Somerset-based poet and musician John Blackmore has been announced as the winner of Nothing in the Rulebook‘s inaugural poetry competition, ‘Haikus for the NHS‘.
The project was launched early in 2017 to use the power of poetry as protest – specifically, the power of haikus as protest – in support of the United Kingdom’s National Health Service (NHS).
Blackmore’s poem was chosen from a shortlist of haikus by the poets Eva Reed, Juliet Staveley and Sarah Purvis. These haikus will be printed and distributed liberally during the national demonstration to support the NHS on Saturday 4 March.
“Against a backdrop of gross underfunding, continued cuts and closures of NHS services, and the increasing trend towards marketization and privatisation, the Conservative party are destroying one of the greatest achievements of working class people in Britain,” the founders of Nothing in the Rulebook said in a joint statement. “We are looking to use the power of poetry as protest to spread messages of support for the NHS and what it stands for.”
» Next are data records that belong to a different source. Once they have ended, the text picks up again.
### config.mk
export PLATFORM = sky130hd
export DESIGN_NAME = hazard_unit_top
export DESIGN_NICKNAME = d
export VERILOG_FILES = /design/src/source/hazard_pkg.sv /design/src/source/tag_pipeline.sv /design/src/source/forward_select.sv /design/src/source/mem_wait_timer.sv /design/src/source/pipe_control_fsm.sv /design/src/source/hazard_unit_top.sv
export SDC_FILE = /design/constraint.sdc
export NUM_CORES = 1
export LEC_CHECK = 0
export ABC_CLOCK_PERIOD_IN_PS = 1900
export BUFFER_PORTS_ARGS = -buffer_cell sky130_fd_sc_hd__buf_2
export CAP_MARGIN = 20
export CORE_MARGIN = 2
export CORE_UTILIZATION = 40
export CTS_CLUSTER_SIZE = 40
export DETAILED_ROUTE_END_ITERATION = 6
export GPL_ROUTABILITY_DRIVEN = 0
export PLACE_DENSITY = 0.76
export RECOVER_POWER = 50
export SETUP_SLACK_MARGIN = 0.5
export SYNTH_ARGS = -nofsm -noshare
export SYNTH_HDL_FRONTEND = slang
export SYNTH_SLANG_ARGS = --single-unit
export TNS_END_PERCENT = 5
### constraint.sdc
create_clock -name clk -period 1.9 [get_ports clk]
set_input_delay 0.285 -clock clk [delete_from_list [all_inputs] [get_ports clk]]
set_output_delay 0.285 -clock clk [all_outputs]
set_load 0.02 [all_outputs]
### src/source/hazard_pkg.sv
`default_nettype none

package hazard_pkg;

    // wait cycles before the memory bus counts as hung
    localparam int MEM_WAIT_LIMIT = 16;
    localparam int WAIT_CNT_W     = $clog2(MEM_WAIT_LIMIT + 1);

    typedef logic [4:0]  reg_addr_t;   // x0 reads as zero, never forwarded
    typedef logic [31:0] data_word_t;

    // register use of one instruction, all zero means bubble
    typedef struct packed {
        reg_addr_t rs1;
        reg_addr_t rs2;
        reg_addr_t rd;
        logic      reg_write;
        logic      is_load;
        logic      valid;
    } instr_tag_t;

    typedef struct packed {
        logic stall_if;
        logic stall_id;
        logic stall_ex;
        logic stall_mem;
        logic stall_wb;
        logic flush_if;
        logic flush_id;
        logic bubble_ex;   // zero tag into EX on next edge
    } pipe_ctrl_t;

    typedef enum logic [1:0] {
        FWD_NONE = 2'd0,
        FWD_EX   = 2'd1,
        FWD_MEM  = 2'd2,
        FWD_WB   = 2'd3
    } fwd_sel_t;

    typedef enum logic [1:0] {
        ST_RUN      = 2'd0,
        ST_MEM_WAIT = 2'd1,
        ST_FAULT    = 2'd2   // sticky until reset
    } pipe_state_t;

endpackage

`default_nettype wire

### src/source/tag_pipeline.sv
`timescale 1ns/1ps
`default_nettype none

module tag_pipeline (
    input  wire logic                  clk,
    input  wire logic                  rst,
    input  wire hazard_pkg::instr_tag_t id_tag,
    input  wire hazard_pkg::pipe_ctrl_t ctrl,
    output hazard_pkg::instr_tag_t      ex_tag,
    output hazard_pkg::instr_tag_t      mem_tag,
    output hazard_pkg::instr_tag_t      wb_tag
);

    import hazard_pkg::*;

    logic       hold_all;   // whole pipe frozen by memory wait or fault
    instr_tag_t ex_next;

    assign hold_all = ctrl.stall_if && ctrl.stall_id && ctrl.stall_ex &&
                      ctrl.stall_mem && ctrl.stall_wb;

    // load-use and branch both squash whatever would enter EX
    always_comb begin
        if (ctrl.bubble_ex) begin
            ex_next = '0;
        end else begin
            ex_next = id_tag;
        end
    end

    // private copy of the destination tags of EX, MEM and WB
    always_ff @(posedge clk or negedge rst) begin
        if (!rst) begin
            ex_tag  <= '0;
            mem_tag <= '0;
            wb_tag  <= '0;
        end else if (!hold_all) begin
            ex_tag  <= ex_next;
            mem_tag <= ex_tag;
            wb_tag  <= mem_tag;
        end
    end

endmodule

`default_nettype wire

### src/source/forward_select.sv
`timescale 1ns/1ps
`default_nettype none

module forward_select (
    input  wire hazard_pkg::instr_tag_t id_tag,
    input  wire hazard_pkg::instr_tag_t ex_tag,
    input  wire hazard_pkg::instr_tag_t mem_tag,
    input  wire hazard_pkg::instr_tag_t wb_tag,
    input  wire hazard_pkg::data_word_t ex_result,
    input  wire hazard_pkg::data_word_t mem_result,
    input  wire hazard_pkg::data_word_t wb_result,
    output hazard_pkg::fwd_sel_t        fwd_sel_a,
    output hazard_pkg::fwd_sel_t        fwd_sel_b,
    output hazard_pkg::data_word_t      fwd_data_a,
    output hazard_pkg::data_word_t      fwd_data_b,
    output logic                        load_use
);

    import hazard_pkg::*;

    logic ex_hit_a;
    logic ex_hit_b;

    // stage produces a register that the operand reads
    function automatic logic writes_reg(input instr_tag_t tag, input reg_addr_t rs);
        return tag.valid && tag.reg_write && (tag.rd != '0) && (tag.rd == rs);
    endfunction

    // youngest producer wins, a load still in EX has nothing to give yet
    function automatic fwd_sel_t pick_stage(input reg_addr_t rs);
        fwd_sel_t sel;
        if (writes_reg(ex_tag, rs)) begin
            sel = ex_tag.is_load ? FWD_NONE : FWD_EX;
        end else if (writes_reg(mem_tag, rs)) begin
            sel = FWD_MEM;
        end else if (writes_reg(wb_tag, rs)) begin
            sel = FWD_WB;
        end else begin
            sel = FWD_NONE;
        end
        return sel;
    endfunction

    function automatic data_word_t pick_data(input fwd_sel_t sel);
        data_word_t word;
        case (sel)
            FWD_EX:  word = ex_result;
            FWD_MEM: word = mem_result;
            FWD_WB:  word = wb_result;
            default: word = '0;   // operand comes from the register file
        endcase
        return word;
    endfunction

    assign fwd_sel_a  = pick_stage(id_tag.rs1);
    assign fwd_sel_b  = pick_stage(id_tag.rs2);
    assign fwd_data_a = pick_data(fwd_sel_a);
    assign fwd_data_b = pick_data(fwd_sel_b);

    assign ex_hit_a = writes_reg(ex_tag, id_tag.rs1);
    assign ex_hit_b = writes_reg(ex_tag, id_tag.rs2);

    // consumer right behind a load needs one bubble
    assign load_use = id_tag.valid && ex_tag.is_load && (ex_hit_a || ex_hit_b);

endmodule

`default_nettype wire

### src/source/mem_wait_timer.sv
`timescale 1ns/1ps
`default_nettype none

module mem_wait_timer (
    input  wire logic clk,
    input  wire logic rst,
    input  wire logic mem_stall,
    output logic      expired
);

    import hazard_pkg::*;

    logic [WAIT_CNT_W-1:0] wait_cnt;
    logic                  at_limit;

    assign at_limit = (wait_cnt == WAIT_CNT_W'(MEM_WAIT_LIMIT));

    // consecutive wait cycles, saturates at the limit
    always_ff @(posedge clk or negedge rst) begin
        if (!rst) begin
            wait_cnt <= '0;
            expired  <= 1'b0;
        end else if (!mem_stall) begin
            wait_cnt <= '0;   // any ready cycle restarts the count
            expired  <= 1'b0;
        end else begin
            if (!at_limit) begin
                wait_cnt <= wait_cnt + 1'b1;
            end
            // high only on the edge where the count lands on the limit
            expired <= (wait_cnt == WAIT_CNT_W'(MEM_WAIT_LIMIT - 1));
        end
    end

endmodule

`default_nettype wire

### src/source/pipe_control_fsm.sv
`timescale 1ns/1ps
`default_nettype none

module pipe_control_fsm (
    input  wire logic       clk,
    input  wire logic       rst,
    input  wire logic       branch_taken,
    input  wire logic       load_use,
    input  wire logic       iready_n,
    input  wire logic       dready_n,
    input  wire logic       dbusy,
    input  wire logic [1:0] ex_mem_op,   // [1] load in MEM, [0] store in MEM
    input  wire logic       expired,
    output logic            mem_stall,
    output hazard_pkg::pipe_ctrl_t ctrl,
    output logic            bus_timeout
);

    import hazard_pkg::*;

    pipe_state_t state;
    pipe_state_t state_next;

    // fetch miss, or data side not ready for the access in MEM
    assign mem_stall = iready_n ||
                       (dready_n && ex_mem_op[1]) ||
                       (dbusy && ex_mem_op[0]);

    always_comb begin
        state_next = state;
        case (state)
            ST_RUN: begin
                if (mem_stall) begin
                    state_next = ST_MEM_WAIT;
                end
            end
            ST_MEM_WAIT: begin
                if (expired) begin
                    state_next = ST_FAULT;
                end else if (!mem_stall) begin
                    state_next = ST_RUN;
                end
            end
            ST_FAULT: state_next = ST_FAULT;   // only reset gets out
            default:  state_next = ST_RUN;
        endcase
    end

    always_ff @(posedge clk or negedge rst) begin
        if (!rst) begin
            state <= ST_RUN;
        end else begin
            state <= state_next;
        end
    end

    // priority: fault, memory wait, branch, load-use
    always_comb begin
        ctrl = '0;
        if (state == ST_FAULT) begin
            ctrl.stall_if  = 1'b1;
            ctrl.stall_id  = 1'b1;
            ctrl.stall_ex  = 1'b1;
            ctrl.stall_mem = 1'b1;
            ctrl.stall_wb  = 1'b1;
        end else if (mem_stall) begin
            ctrl.stall_if  = 1'b1;   // whole pipe waits on the bus
            ctrl.stall_id  = 1'b1;
            ctrl.stall_ex  = 1'b1;
            ctrl.stall_mem = 1'b1;
            ctrl.stall_wb  = 1'b1;
        end else if (branch_taken) begin
            // wrong-path work dies, load-use moot here
            ctrl.flush_if  = 1'b1;
            ctrl.flush_id  = 1'b1;
            ctrl.bubble_ex = 1'b1;
        end else if (load_use) begin
            ctrl.stall_if  = 1'b1;
            ctrl.stall_id  = 1'b1;
            ctrl.bubble_ex = 1'b1;   // MEM and WB keep moving
        end
    end

    assign bus_timeout = (state == ST_FAULT);

endmodule

`default_nettype wire

### src/source/hazard_unit_top.sv
`timescale 1ns/1ps
`default_nettype none

module hazard_unit_top (
    input  wire logic                   clk,
    input  wire logic                   rst,
    input  wire hazard_pkg::instr_tag_t id_tag,
    input  wire logic                   branch_taken,
    input  wire logic                   iready_n,
    input  wire logic                   dready_n,
    input  wire logic                   dbusy,
    input  wire logic [1:0]             ex_mem_op,
    input  wire hazard_pkg::data_word_t ex_result,
    input  wire hazard_pkg::data_word_t mem_result,
    input  wire hazard_pkg::data_word_t wb_result,
    output hazard_pkg::pipe_ctrl_t      ctrl,
    output hazard_pkg::fwd_sel_t        fwd_sel_a,
    output hazard_pkg::fwd_sel_t        fwd_sel_b,
    output hazard_pkg::data_word_t      fwd_data_a,
    output hazard_pkg::data_word_t      fwd_data_b,
    output logic                        bus_timeout
);

    import hazard_pkg::*;

    instr_tag_t ex_tag;
    instr_tag_t mem_tag;
    instr_tag_t wb_tag;
    logic       load_use;
    logic       mem_stall;
    logic       expired;

    tag_pipeline u_tag_pipeline (
        .clk     (clk),
        .rst     (rst),
        .id_tag  (id_tag),
        .ctrl    (ctrl),
        .ex_tag  (ex_tag),
        .mem_tag (mem_tag),
        .wb_tag  (wb_tag)
    );

    forward_select u_forward_select (
        .id_tag     (id_tag),
        .ex_tag     (ex_tag),
        .mem_tag    (mem_tag),
        .wb_tag     (wb_tag),
        .ex_result  (ex_result),
        .mem_result (mem_result),
        .wb_result  (wb_result),
        .fwd_sel_a  (fwd_sel_a),
        .fwd_sel_b  (fwd_sel_b),
        .fwd_data_a (fwd_data_a),
        .fwd_data_b (fwd_data_b),
        .load_use   (load_use)
    );

    mem_wait_timer u_mem_wait_timer (
        .clk       (clk),
        .rst       (rst),
        .mem_stall (mem_stall),
        .expired   (expired)
    );

    pipe_control_fsm u_pipe_control_fsm (
        .clk          (clk),
        .rst          (rst),
        .branch_taken (branch_taken),
        .load_use     (load_use),
        .iready_n     (iready_n),
        .dready_n     (dready_n),
        .dbusy        (dbusy),
        .ex_mem_op    (ex_mem_op),
        .expired      (expired),
        .mem_stall    (mem_stall),
        .ctrl         (ctrl),
        .bus_timeout  (bus_timeout)
    );

endmodule

`default_nettype wire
“We have been blown away by how popular our project proved – we received almost 200 haiku submissions, so many of which were of an incredibly high quality. We’d like to take the opportunity to thank each and every person who submitted haikus – especially those we received from international writers and poets. We had entries from Australia and the USA, with people getting in touch to say they want to lend a hand in whatever way possible to support an institution that is treasured not just in the UK but across the world,” they added.
“It demonstrates, really, both what makes the NHS so important; as well as the power of poetry as protest. It was fascinating to see how many haikus captured a powerful yet meditative sense of emotion that stays with you for days after reading what is, lest we forget, such a short-hand form of poetry.”

About John Blackmore
John Blackmore is a singer, songwriter, poet and English teacher based in Somerset. Much of his music (listen on Soundcloud) and writing draws on his experiences of, and interactions with, the people and places of his native west country. In 2011, John was a semi-finalist in the BBC Radio 2 Young Folk Award and, in 2014, he contributed music and literary comment to a BBC Radio 4 documentary concerning the Victorian Dorset Dialect poet William Barnes. He is part of the Poetry Society’s ‘Young Poets Network’ (read his prize-winning poems here).